Como a cidade pode e deve apoiar o campo?

Na busca por respostas, um consenso é de que qualquer solução passa pela mudança da forma como consumimos, produzimos e distribuímos alimentos.

Fachada Armazém do Campo Rio de Janeiro. Fotos fachada: Ademar Ludwig

Iniciativas como aquelas do Armazém do Campo, rede de lojas do Movimento dos Trabalhadores Rurais Sem Terra (MST), são exemplos. “Nós somos um lugar, um espaço onde você tem que se sentir entre os acolhidos. Outras dimensões culturais também se manifestam, então, temos aqui: a literatura, a música e a culinária. As mesas… Elas tão ali para a classe trabalhadora conspirar as suas ideias, e você conversar e se encontrar com as pessoas aqui.” Um local de encontro antes de um local de venda, bem nos moldes dos armazéns do início do século XX; é assim que Ademar Ludwig, coordenador nacional da rede Armazém do Campo, define as lojas. Além disso, não usam o termo consumidor para os clientes, preferem chamá-los de parceiros. O primeiro Armazém do Campo foi aberto em 2016 em São Paulo. Hoje, são 21 lojas em todo o Brasil e mais de 50 pontos de venda e experiências de comércio justo com produtos saudáveis produzidos pela reforma agrária.

O objetivo é oferecer um alimento no mínimo sem uso de agrotóxicos, e a meta é crescer na direção da agroecologia, que tem como princípio o respeito total ao meio ambiente aliado ao desenvolvimento social. Já a metodologia da iniciativa prioriza o associativismo e o cooperativismo entre os produtores. “O objetivo (é) ofertar na prateleira esse fruto da luta pela terra que vem lá dos acampamentos e assentamentos, das associações, das cooperativas e das agroindústrias. (E) temos um diálogo com a Via Campesina.

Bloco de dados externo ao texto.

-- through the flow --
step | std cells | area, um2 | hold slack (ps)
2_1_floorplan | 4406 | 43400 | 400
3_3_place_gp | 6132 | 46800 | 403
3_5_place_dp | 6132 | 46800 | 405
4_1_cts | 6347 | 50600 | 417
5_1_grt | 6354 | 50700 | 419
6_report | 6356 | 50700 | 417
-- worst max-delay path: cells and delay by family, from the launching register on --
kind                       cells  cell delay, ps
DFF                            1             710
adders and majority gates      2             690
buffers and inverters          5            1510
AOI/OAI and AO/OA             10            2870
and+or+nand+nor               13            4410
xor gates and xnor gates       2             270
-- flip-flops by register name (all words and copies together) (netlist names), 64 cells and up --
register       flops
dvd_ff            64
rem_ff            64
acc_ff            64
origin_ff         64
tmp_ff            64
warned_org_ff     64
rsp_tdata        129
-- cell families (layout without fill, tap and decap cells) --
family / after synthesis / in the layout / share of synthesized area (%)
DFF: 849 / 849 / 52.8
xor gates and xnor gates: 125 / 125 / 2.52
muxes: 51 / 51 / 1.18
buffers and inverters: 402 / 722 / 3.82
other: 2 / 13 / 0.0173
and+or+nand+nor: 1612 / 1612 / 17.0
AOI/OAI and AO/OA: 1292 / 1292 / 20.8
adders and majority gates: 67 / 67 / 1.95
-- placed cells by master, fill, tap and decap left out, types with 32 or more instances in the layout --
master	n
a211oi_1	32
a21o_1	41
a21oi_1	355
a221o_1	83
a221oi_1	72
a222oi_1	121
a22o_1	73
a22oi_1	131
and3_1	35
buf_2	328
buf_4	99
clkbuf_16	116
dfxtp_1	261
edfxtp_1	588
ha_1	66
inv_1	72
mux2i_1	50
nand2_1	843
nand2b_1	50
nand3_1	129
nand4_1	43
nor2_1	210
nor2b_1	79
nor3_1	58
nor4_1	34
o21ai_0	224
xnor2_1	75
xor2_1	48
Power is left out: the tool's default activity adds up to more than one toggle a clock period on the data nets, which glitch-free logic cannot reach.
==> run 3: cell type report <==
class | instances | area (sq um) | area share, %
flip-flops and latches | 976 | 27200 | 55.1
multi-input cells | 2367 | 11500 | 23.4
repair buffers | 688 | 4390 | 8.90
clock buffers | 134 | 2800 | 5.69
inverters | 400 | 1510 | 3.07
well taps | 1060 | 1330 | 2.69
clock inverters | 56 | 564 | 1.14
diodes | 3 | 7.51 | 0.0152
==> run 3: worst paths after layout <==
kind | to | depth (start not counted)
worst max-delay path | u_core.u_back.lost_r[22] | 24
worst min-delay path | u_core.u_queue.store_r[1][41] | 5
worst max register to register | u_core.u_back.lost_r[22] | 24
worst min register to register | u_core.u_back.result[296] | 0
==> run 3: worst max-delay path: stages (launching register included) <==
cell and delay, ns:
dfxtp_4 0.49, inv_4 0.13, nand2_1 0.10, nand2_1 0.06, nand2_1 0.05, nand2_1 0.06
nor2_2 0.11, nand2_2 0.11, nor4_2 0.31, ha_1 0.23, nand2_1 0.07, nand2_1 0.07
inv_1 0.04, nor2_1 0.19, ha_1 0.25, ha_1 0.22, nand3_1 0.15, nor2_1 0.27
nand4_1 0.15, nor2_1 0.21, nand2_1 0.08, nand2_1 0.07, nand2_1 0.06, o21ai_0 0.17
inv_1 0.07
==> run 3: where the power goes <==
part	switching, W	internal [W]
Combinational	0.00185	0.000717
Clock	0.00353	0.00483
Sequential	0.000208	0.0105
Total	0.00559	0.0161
## src/design/utf8v_pkg.sv

```systemverilog
// ----------------------------------------------------------------------------
// utf8v_pkg
// Shared types and constants for the UTF-8 stream validator.
// ----------------------------------------------------------------------------
package utf8v_pkg;

    localparam int unsigned BYTE_W  = 8;
    localparam int unsigned CODE_W  = 21;
    localparam int unsigned COUNT_W = 2;

    typedef enum logic [1:0] {
        VERDICT_PENDING = 2'd0,
        VERDICT_VALID   = 2'd1,
        VERDICT_INVALID = 2'd2
    } verdict_t;

    typedef logic [COUNT_W-1:0] count_t;
    typedef logic [CODE_W-1:0]  code_t;

    localparam logic [BYTE_W-1:0] ASCII_MAX   = 8'h7f;
    localparam logic [BYTE_W-1:0] LEAD2_MIN   = 8'hc2;
    localparam logic [BYTE_W-1:0] LEAD2_MAX   = 8'hdf;
    localparam logic [BYTE_W-1:0] LEAD3_MIN   = 8'he0;
    localparam logic [BYTE_W-1:0] LEAD3_MAX   = 8'hef;
    localparam logic [BYTE_W-1:0] LEAD4_MIN   = 8'hf0;
    localparam logic [BYTE_W-1:0] LEAD4_MAX   = 8'hf4;
    localparam logic [1:0]        CONT_TAG    = 2'b10;

    localparam code_t MIN_THREE_BYTE = 21'h000800;
    localparam code_t MIN_FOUR_BYTE  = 21'h010000;
    localparam code_t SURROGATE_LO   = 21'h00d800;
    localparam code_t SURROGATE_HI   = 21'h00dfff;
    localparam code_t CODE_MAX       = 21'h10ffff;

    localparam count_t LEN_TWO_CONT   = 2'd2;
    localparam count_t LEN_THREE_CONT = 2'd3;

endpackage

```

## src/design/utf8_stream_validator.sv

```systemverilog
// ----------------------------------------------------------------------------
// utf8_stream_validator
// Strict UTF-8 check of a byte string, one byte per request, verdict on the
// last byte.
//
//   channel | direction | tdata                    | tlast
//   s_axis  | in        | [7:0] text_byte          | end_of_text
//   m_axis  | out       | [1:0] verdict, [7:2] zero| string_done
//
// One byte per cycle while m_axis_tready is high; each byte passes the input register,
// then one pass of decode logic into the result register.
// Every byte gives one result; the verdict is pending except on the last byte.
// Synchronous active-low reset clears the pipeline valids and decode state.
// A stalled result holds both registers; s_axis_tready falls only when both
// stages are full and m_axis_tready is low.
// ----------------------------------------------------------------------------
module utf8_stream_validator
    import utf8v_pkg::*;
(
    input  logic                aclk,
    input  logic                aresetn,

    input  logic                s_axis_tvalid,
    output logic                s_axis_tready,
    input  logic [BYTE_W-1:0]   s_axis_tdata,   // [7:0] text_byte
    input  logic                s_axis_tlast,

    output logic                m_axis_tvalid,
    input  logic                m_axis_tready,
    output logic [BYTE_W-1:0]   m_axis_tdata,   // [1:0] verdict, [7:2] zero
    output logic                m_axis_tlast
);

    logic              in_valid_reg;
    logic [BYTE_W-1:0] in_byte_reg;
    logic              in_last_reg;

    logic              out_valid_reg;
    verdict_t          verdict_reg;
    verdict_t          verdict_next;
    logic              done_reg;

    count_t            pend_reg;
    count_t            pend_next;
    count_t            len_reg;
    count_t            len_next;
    code_t             acc_reg;
    code_t             acc_next;
    logic              err_reg;
    logic              err_next;

    logic              out_ready;
    logic              in_ready;
    logic              load;

    count_t            pend_step;
    count_t            len_step;
    code_t             acc_step;
    code_t             acc_shift;
    logic              err_step;
    logic              rejected;

    assign out_ready     = !out_valid_reg || m_axis_tready;
    assign in_ready      = !in_valid_reg || out_ready;
    assign load          = in_valid_reg && out_ready;
    assign s_axis_tready = in_ready;

    assign acc_shift = {acc_reg[CODE_W-7:0], in_byte_reg[5:0]};

    always_comb begin
        rejected = 1'b0;
        if (len_reg == LEN_TWO_CONT && acc_shift < MIN_THREE_BYTE) begin
            rejected = 1'b1;
        end
        if (len_reg == LEN_THREE_CONT && acc_shift < MIN_FOUR_BYTE) begin
            rejected = 1'b1;
        end
        if (acc_shift >= SURROGATE_LO && acc_shift <= SURROGATE_HI) begin
            rejected = 1'b1;
        end
        if (acc_shift > CODE_MAX) begin
            rejected = 1'b1;
        end
    end

    always_comb begin
        pend_step = pend_reg;
        len_step  = len_reg;
        acc_step  = acc_reg;
        err_step  = err_reg;
        if (!err_reg) begin
            if (pend_reg != '0) begin
                if (in_byte_reg[7:6] != CONT_TAG) begin
                    err_step = 1'b1;
                end else begin
                    acc_step  = acc_shift;
                    pend_step = pend_reg - count_t'(1);
                    if (pend_reg == count_t'(1)) begin
                        err_step = rejected;
                        acc_step = '0;
                        len_step = '0;
                    end
                end
            end else if (in_byte_reg == '0) begin
                err_step = 1'b1;
            end else if (in_byte_reg <= ASCII_MAX) begin
                err_step = 1'b0;
            end else if (in_byte_reg >= LEAD2_MIN && in_byte_reg <= LEAD2_MAX) begin
                acc_step  = code_t'(in_byte_reg[4:0]);
                len_step  = count_t'(1);
                pend_step = count_t'(1);
            end else if (in_byte_reg >= LEAD3_MIN && in_byte_reg <= LEAD3_MAX) begin
                acc_step  = code_t'(in_byte_reg[3:0]);
                len_step  = count_t'(2);
                pend_step = count_t'(2);
            end else if (in_byte_reg >= LEAD4_MIN && in_byte_reg <= LEAD4_MAX) begin
                acc_step  = code_t'(in_byte_reg[2:0]);
                len_step  = count_t'(3);
                pend_step = count_t'(3);
            end else begin
                err_step = 1'b1;
            end
        end
    end

    always_comb begin
        pend_next    = pend_step;
        len_next     = len_step;
        acc_next     = acc_step;
        err_next     = err_step;
        verdict_next = VERDICT_PENDING;
        if (err_step) begin
            pend_next = '0;
            len_next  = '0;
            acc_next  = '0;
        end
        if (in_last_reg) begin
            verdict_next = (err_step || pend_step != '0) ? VERDICT_INVALID : VERDICT_VALID;
            pend_next    = '0;
            len_next     = '0;
            acc_next     = '0;
            err_next     = 1'b0;
        end
    end

    always_ff @(posedge aclk) begin
        if (!aresetn) begin
            in_valid_reg  <= 1'b0;
            out_valid_reg <= 1'b0;
            pend_reg      <= '0;
            len_reg       <= '0;
            acc_reg       <= '0;
            err_reg       <= 1'b0;
        end else begin
            if (in_ready) begin
                in_valid_reg <= s_axis_tvalid;
            end
            if (out_ready) begin
                out_valid_reg <= in_valid_reg;
            end
            if (load) begin
                pend_reg <= pend_next;
                len_reg  <= len_next;
                acc_reg  <= acc_next;
                err_reg  <= err_next;
            end
        end
    end

    always_ff @(posedge aclk) begin
        if (in_ready && s_axis_tvalid) begin
            in_byte_reg <= s_axis_tdata;
            in_last_reg <= s_axis_tlast;
        end
        if (load) begin
            verdict_reg <= verdict_next;
            done_reg    <= in_last_reg;
        end
    end

    assign m_axis_tvalid = out_valid_reg;
    assign m_axis_tdata  = {{(BYTE_W-2){1'b0}}, verdict_reg};
    assign m_axis_tlast  = done_reg;

`ifndef SYNTHESIS
    a_done_has_verdict: assert property (@(posedge aclk) disable iff (!aresetn)
        m_axis_tvalid |-> (m_axis_tlast == (verdict_reg != VERDICT_PENDING)))
        else $error("verdict and string_done disagree");

    a_idle_seq_clear: assert property (@(posedge aclk) disable iff (!aresetn)
        (pend_reg == '0) |-> (len_reg == '0 && acc_reg == '0))
        else $error("sequence state left over with nothing pending");

    a_end_clears: assert property (@(posedge aclk) disable iff (!aresetn)
        (load && in_last_reg) |=> (pend_reg == '0 && err_reg == 1'b0))
        else $error("state not cleared after last byte");
`endif

endmodule
```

A nossa prateleira também tem que ser um espaço para essas organizações disponibilizarem o alimento produzido por elas. Pequenos agricultores, quilombolas, ribeirinhos, juventude rural, a mulher trabalhadora rural, a galera do artesanato, enfim, toda essa agricultura familiar e camponesa.” Outro ponto central da iniciativa é ter na expansão uma estratégia para tornar os produtos mais acessíveis a uma parcela cada vez maior da sociedade, já que o maior desafio que enfrentam é a logística do transporte dos produtos até as lojas. Nesse sentido, mais espaços de venda impactam diretamente no custo.

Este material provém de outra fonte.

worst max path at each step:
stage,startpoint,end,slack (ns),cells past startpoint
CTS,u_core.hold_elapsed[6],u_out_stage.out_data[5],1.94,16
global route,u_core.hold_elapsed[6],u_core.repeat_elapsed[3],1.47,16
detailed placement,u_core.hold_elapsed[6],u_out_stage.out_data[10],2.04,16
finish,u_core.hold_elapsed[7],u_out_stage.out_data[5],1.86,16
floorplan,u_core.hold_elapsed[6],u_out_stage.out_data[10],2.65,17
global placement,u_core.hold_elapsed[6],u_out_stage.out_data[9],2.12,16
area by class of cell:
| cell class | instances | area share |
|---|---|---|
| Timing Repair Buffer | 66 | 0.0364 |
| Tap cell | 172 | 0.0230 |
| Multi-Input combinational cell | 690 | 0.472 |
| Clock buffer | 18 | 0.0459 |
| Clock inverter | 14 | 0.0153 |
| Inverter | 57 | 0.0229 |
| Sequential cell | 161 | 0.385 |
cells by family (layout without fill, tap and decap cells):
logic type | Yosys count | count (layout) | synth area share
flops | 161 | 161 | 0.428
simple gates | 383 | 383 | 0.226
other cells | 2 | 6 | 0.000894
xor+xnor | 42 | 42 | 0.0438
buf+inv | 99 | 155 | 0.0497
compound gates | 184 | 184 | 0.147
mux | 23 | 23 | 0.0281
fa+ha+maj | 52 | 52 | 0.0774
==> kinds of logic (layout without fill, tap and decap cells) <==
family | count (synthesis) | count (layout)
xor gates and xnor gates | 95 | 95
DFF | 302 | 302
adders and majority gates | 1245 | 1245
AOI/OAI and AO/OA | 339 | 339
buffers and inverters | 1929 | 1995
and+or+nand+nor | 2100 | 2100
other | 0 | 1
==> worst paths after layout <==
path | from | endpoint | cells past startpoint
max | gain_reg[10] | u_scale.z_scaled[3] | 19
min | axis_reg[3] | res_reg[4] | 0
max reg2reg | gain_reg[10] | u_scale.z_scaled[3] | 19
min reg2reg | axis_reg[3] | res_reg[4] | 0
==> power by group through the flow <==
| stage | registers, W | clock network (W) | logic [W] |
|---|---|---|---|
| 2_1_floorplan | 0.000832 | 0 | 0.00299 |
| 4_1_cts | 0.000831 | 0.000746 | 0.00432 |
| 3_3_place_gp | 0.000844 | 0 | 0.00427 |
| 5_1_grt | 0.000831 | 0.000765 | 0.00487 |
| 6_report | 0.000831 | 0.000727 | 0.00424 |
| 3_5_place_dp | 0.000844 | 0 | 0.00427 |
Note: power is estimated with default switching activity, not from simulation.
### config.mk
export PLATFORM = sky130hd
export DESIGN_NAME = laguerre_recurrence_evaluator
export DESIGN_NICKNAME = d
export VERILOG_FILES = /design/src/design/lre_pkg.sv /design/src/design/lre_cfg.sv /design/src/design/lre_mul.sv /design/src/design/laguerre_recurrence_evaluator.sv
export SDC_FILE = /design/constraint.sdc
export NUM_CORES = 2
export LEC_CHECK = 0
export BUFFER_PORTS_ARGS = -buffer_cell sky130_fd_sc_hd__buf_2
export CORE_UTILIZATION = 55
export DETAILED_ROUTE_END_ITERATION = 8
export GPL_TIMING_DRIVEN = 0
export PLACE_DENSITY = 0.74
export SLEW_MARGIN = 10
export SYNTH_ARGS = -nofsm -noshare
export SYNTH_HDL_FRONTEND = slang
export SYNTH_SLANG_ARGS = --single-unit
### constraint.sdc
create_clock -name clk -period 11 [get_ports clk]
set_input_delay 2.2 -clock clk [delete_from_list [all_inputs] [get_ports clk]]
set_output_delay 2.2 -clock clk [all_outputs]
set_load 0.02 [all_outputs]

Orgânicos e, preferencialmente, agroecológicos, essa é regra dos alimentos encontrados nos Armazéns do Campo, a rede de lojas do MST. foto:  Ademar Ludwig

No entanto, foi no contexto da pandemia da covid-19, durante os dois últimos anos, que cresceu a mobilização social em torno de formas alternativas de comércio, consumo e distribuição de alimentos. Várias iniciativas já existentes foram fortalecidas e novas surgiram como aquelas que se empenham na doação para ajuda aos mais vulneráveis, outras focadas na subsistência e outras, ainda, voltadas para comercialização na forma de cestas semanais ou de feiras livres nas cidades. Um mapeamento detalhado desse cenário foi realizado pela Ação Coletiva Comida de Verdade liderada pela ANA, Articulação Nacional de Agroecologia, ainda em 2020. Os resultados podem ser acessados gratuitamente no site oficial da Ação Coletiva Comida de Verdade.

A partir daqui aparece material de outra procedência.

### src/sv/length_prefixed_frame_receiver.sv
// ----------------------------------------------------------------------------
// length_prefixed_frame_receiver
// Splits a byte stream into frames of sequence header, length header and
// payload, and reports the role and progress of every byte.
// ----------------------------------------------------------------------------
// The block takes one byte per cycle and returns one result per byte, with
// no gaps as long as out_ready stays high. Each byte passes an input register
// (data_s1), where the frame state is advanced in one short step (insert the
// byte into a header field, or count one payload byte down), and then lands in
// the output register; a byte's result shows on the outputs when it leaves
// data_s1, which happens once the output slot is free or draining. The
// input register takes one more byte while a result waits on a stalled
// output, then holds. A frame is HEADER_FIELD_BYTES of little-endian sequence
// number, HEADER_FIELD_BYTES of little-endian payload length, then that many
// payload bytes. Lengths above the LENGTH_BITS counter saturate to its
// maximum and raise length_clamped; frame_length and bytes_wanted show the low
// 32 bits of the saturated value. A zero length ends the frame on the last
// length byte. frame_done marks the byte that completes a frame, and the next
// byte starts a new frame.
// ----------------------------------------------------------------------------
`include "length_prefixed_frame_receiver_macros.svh"

module length_prefixed_frame_receiver #(
	parameter int HEADER_FIELD_BYTES = lpfr_pkg::HEADER_FIELD_BYTES_DEF,
	parameter int LENGTH_BITS        = lpfr_pkg::LENGTH_BITS_DEF
) (
	input  logic                                  clk,
	input  logic                                  arst_n,
	// input channel
	input  logic                                  in_valid,
	output logic                                  in_ready,
	input  logic [lpfr_pkg::BYTE_W-1:0]           data_byte,
	// result channel
	output logic                                  out_valid,
	input  logic                                  out_ready,
	output logic [lpfr_pkg::PHASE_W-1:0]          phase,
	output logic [lpfr_pkg::BYTE_W-1:0]           payload_byte,
	output logic                                  payload_valid,
	output logic [lpfr_pkg::SEQ_OUT_W-1:0]        sequence_number,
	output logic [lpfr_pkg::CNT_OUT_W-1:0]        frame_length,
	output logic [lpfr_pkg::CNT_OUT_W-1:0]        bytes_wanted,
	output logic                                  frame_done,
	output logic                                  length_clamped
);

	localparam int HDR_W = lpfr_pkg::BYTE_W * HEADER_FIELD_BYTES;
	localparam int IDX_W = (HEADER_FIELD_BYTES > 1) ? $clog2(HEADER_FIELD_BYTES) : 1;
	localparam logic [IDX_W-1:0] IDX_LAST = IDX_W'(HEADER_FIELD_BYTES - 1);
	localparam logic [LENGTH_BITS-1:0] LEN_MAX = '1;
	localparam logic [lpfr_pkg::CNT_OUT_W-1:0] LEN_MAX_OUT = lpfr_pkg::CNT_OUT_W'(LEN_MAX);

	// Input register
	logic                          valid_s1;
	logic [lpfr_pkg::BYTE_W-1:0]   data_s1;

	// Frame state
	logic [lpfr_pkg::PHASE_W-1:0]  phase_q;
	logic [IDX_W-1:0]              idx_q;
	logic [HDR_W-1:0]              seq_q;
	logic [HDR_W-1:0]              len_q;
	logic [LENGTH_BITS-1:0]        eff_q;
	logic                          clamp_q;
	logic [LENGTH_BITS-1:0]        remain_q;

	// Result register
	logic                          valid_s2;
	logic [lpfr_pkg::PHASE_W-1:0]  phase_s2;
	logic [lpfr_pkg::BYTE_W-1:0]   pbyte_s2;
	logic                          pvalid_s2;
	logic [lpfr_pkg::SEQ_OUT_W-1:0] seq_s2;
	logic [lpfr_pkg::CNT_OUT_W-1:0] flen_s2;
	logic [lpfr_pkg::CNT_OUT_W-1:0] wanted_s2;
	logic                          done_s2;
	logic                          clamped_s2;

	// Next-state and result logic
	logic                          advance;
	logic                          idx_last;
	logic [lpfr_pkg::PHASE_W-1:0]  phase_d;
	logic [IDX_W-1:0]              idx_d;
	logic [HDR_W-1:0]              seq_d;
	logic [HDR_W-1:0]              len_d;
	logic                          clamp_d;
	logic [LENGTH_BITS-1:0]        eff_d;
	logic [LENGTH_BITS-1:0]        remain_d;
	logic [lpfr_pkg::PHASE_W-1:0]  role;
	logic                          pvalid;
	logic [lpfr_pkg::CNT_OUT_W-1:0] wanted;
	logic                          done;
	logic                          len_known;

	// Move s1 into the result register whenever that slot is free or draining
	assign advance  = valid_s1 && (!valid_s2 || out_ready);
	assign in_ready = !valid_s1 || advance;
	assign idx_last = (idx_q == IDX_LAST);

	// Assemble the length field; the first byte of a frame clears it
	always_comb begin
		len_d = len_q;
		if (phase_q == lpfr_pkg::PH_SEQ) begin
			if (idx_q == '0) begin
				len_d = '0;
			end
		end else if (phase_q == lpfr_pkg::PH_LEN) begin
			for (int k = 0; k < HEADER_FIELD_BYTES; k++) begin
				if (IDX_W'(k) == idx_q) begin
					len_d[lpfr_pkg::BYTE_W*k +: lpfr_pkg::BYTE_W] = data_s1;
				end
			end
		end
	end

	// Saturate the assembled length against the counter range
	always_comb begin
		clamp_d = ((lpfr_pkg::SEQ_OUT_W'(len_d) >> LENGTH_BITS) != '0);
		eff_d   = clamp_d ? LEN_MAX : LENGTH_BITS'(len_d);
	end

	always_comb begin
		phase_d   = phase_q;
		idx_d     = idx_last ? '0 : idx_q + 1'b1;
		seq_d     = seq_q;
		remain_d  = remain_q;
		role      = lpfr_pkg::PH_PAY;
		pvalid    = 1'b0;
		wanted    = '0;
		done      = 1'b0;
		len_known = 1'b0;
		case (phase_q)
			lpfr_pkg::PH_SEQ: begin
				role = lpfr_pkg::PH_SEQ;
				// first byte of a frame clears the previous sequence
				if (idx_q == '0) begin
					seq_d = '0;
				end
				for (int k = 0; k < HEADER_FIELD_BYTES; k++) begin
					if (IDX_W'(k) == idx_q) begin
						seq_d[lpfr_pkg::BYTE_W*k +: lpfr_pkg::BYTE_W] = data_s1;
					end
				end
				if (idx_last) begin
					phase_d = lpfr_pkg::PH_LEN;
					wanted  = lpfr_pkg::CNT_OUT_W'(HEADER_FIELD_BYTES);
				end else begin
					wanted  = lpfr_pkg::CNT_OUT_W'(IDX_LAST - idx_q);
				end
			end
			lpfr_pkg::PH_LEN: begin
				role = lpfr_pkg::PH_LEN;
				if (idx_last) begin
					len_known = 1'b1;
					remain_d  = eff_d;
					wanted    = lpfr_pkg::CNT_OUT_W'(eff_d);
					if (eff_d == '0) begin
						done    = 1'b1;
						phase_d = lpfr_pkg::PH_SEQ;
					end else begin
						phase_d = lpfr_pkg::PH_PAY;
					end
				end else begin
					wanted = lpfr_pkg::CNT_OUT_W'(IDX_LAST - idx_q);
				end
			end
			default: begin
				// payload; count one byte down, never below zero
				len_known = 1'b1;
				pvalid    = 1'b1;
				idx_d     = '0;
				if (remain_q != '0) begin
					remain_d = remain_q - 1'b1;
				end
				wanted = lpfr_pkg::CNT_OUT_W'(remain_d);
				if (remain_d == '0) begin
					done    = 1'b1;
					phase_d = lpfr_pkg::PH_SEQ;
				end
			end
		endcase
	end

	// Input register
	always_ff @(posedge clk or negedge arst_n) begin
		if (!arst_n) begin
			valid_s1 <= 1'b0;
		end else if (in_ready) begin
			valid_s1 <= in_valid;
		end
	end

	always_ff @(posedge clk) begin
		if (in_valid && in_ready) begin
			data_s1 <= data_byte;
		end
	end

	// Frame state, advanced once per byte
	always_ff @(posedge clk or negedge arst_n) begin
		if (!arst_n) begin
			phase_q  <= lpfr_pkg::PH_SEQ;
			idx_q    <= '0;
			seq_q    <= '0;
			len_q    <= '0;
			eff_q    <= '0;
			clamp_q  <= 1'b0;
			remain_q <= '0;
		end else if (advance) begin
			phase_q  <= phase_d;
			idx_q    <= idx_d;
			seq_q    <= seq_d;
			len_q    <= len_d;
			remain_q <= remain_d;
			if (phase_q == lpfr_pkg::PH_LEN && idx_last) begin
				eff_q   <= eff_d;
				clamp_q <= clamp_d;
			end
		end
	end

	// Result register
	always_ff @(posedge clk or negedge arst_n) begin
		if (!arst_n) begin
			valid_s2 <= 1'b0;
		end else if (advance) begin
			valid_s2 <= 1'b1;
		end else if (out_ready) begin
			valid_s2 <= 1'b0;
		end
	end

	always_ff @(posedge clk) begin
		if (advance) begin
			phase_s2   <= role;
			pbyte_s2   <= pvalid ? data_s1 : '0;
			pvalid_s2  <= pvalid;
			seq_s2     <= lpfr_pkg::SEQ_OUT_W'(seq_d);
			wanted_s2  <= wanted;
			done_s2    <= done;
			if (!len_known) begin
				flen_s2    <= '0;
				clamped_s2 <= 1'b0;
			end else if (phase_q == lpfr_pkg::PH_LEN) begin
				flen_s2    <= lpfr_pkg::CNT_OUT_W'(eff_d);
				clamped_s2 <= clamp_d;
			end else begin
				flen_s2    <= lpfr_pkg::CNT_OUT_W'(eff_q);
				clamped_s2 <= clamp_q;
			end
		end
	end

	assign out_valid       = valid_s2;
	assign phase           = phase_s2;
	assign payload_byte    = pbyte_s2;
	assign payload_valid   = pvalid_s2;
	assign sequence_number = seq_s2;
	assign frame_length    = flen_s2;
	assign bytes_wanted    = wanted_s2;
	assign frame_done      = done_s2;
	assign length_clamped  = clamped_s2;

	// A payload phase always has at least one byte left to take
	`LPFR_ASSERT(a_pay_remain, clk, arst_n, (phase_q == lpfr_pkg::PH_PAY) |-> (remain_q != '0))
	// The byte that closes a frame wants nothing more
	`LPFR_ASSERT(a_done_zero, clk, arst_n, (valid_s2 && done_s2) |-> (wanted_s2 == '0))
	// A clamped length always reads as the counter maximum
	`LPFR_ASSERT(a_clamp_max, clk, arst_n, (valid_s2 && clamped_s2) |-> (flen_s2 == LEN_MAX_OUT))
	// The header index never runs past the field
	`LPFR_NEVER(a_idx_range, clk, arst_n, idx_q > IDX_LAST)

endmodule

“Os Armazéns viraram esse ponto de diálogo com a sociedade urbana, diálogo em torno do alimento saudável. Principalmente na pandemia, foi muito presente nas lojas a solidariedade, a união para tentar salvar vidas e a fome nesse processo pandêmico” avalia Ademar. Além do aumento pela procura dos produtos da reforma agrária como uma maneira de escapar da lógica dos alimentos vendidos em supermercados, os quais sofreram um aumento abusivo com a alta da inflação, os clientes parceiros também se conscientizaram e se uniram à rede de apoio junto aos produtores. Entre abril de 2020 e janeiro de 2021, o MST doou 6 mil toneladas de alimentos e 1.150.000 de marmitas para pessoas em situação de fome e insegurança alimentar em todo país.

Incentivar a soberania camponesa apoiando a agricultura familiar e camponesa e defendendo a manutenção e a ampliação de políticas públicas relacionadas à alimentação é fundamental ao tripé que orienta o movimento do Slow Food na defesa por um alimento bom, limpo e justo. Na verdade, é essencial para a defesa da cultura alimentar e das gastronomias locais, que tanto têm sido as bandeiras de chefs e cozinheiros contemporâneos. Não é um modismo, é parte de uma responsabilização necessária à sobrevivência da espécie humana e que exige a retomada de um estado de comunhão com o planeta Terra.

*A foto em destaque foi cedida pelo Armazém do Campo de São Paulo.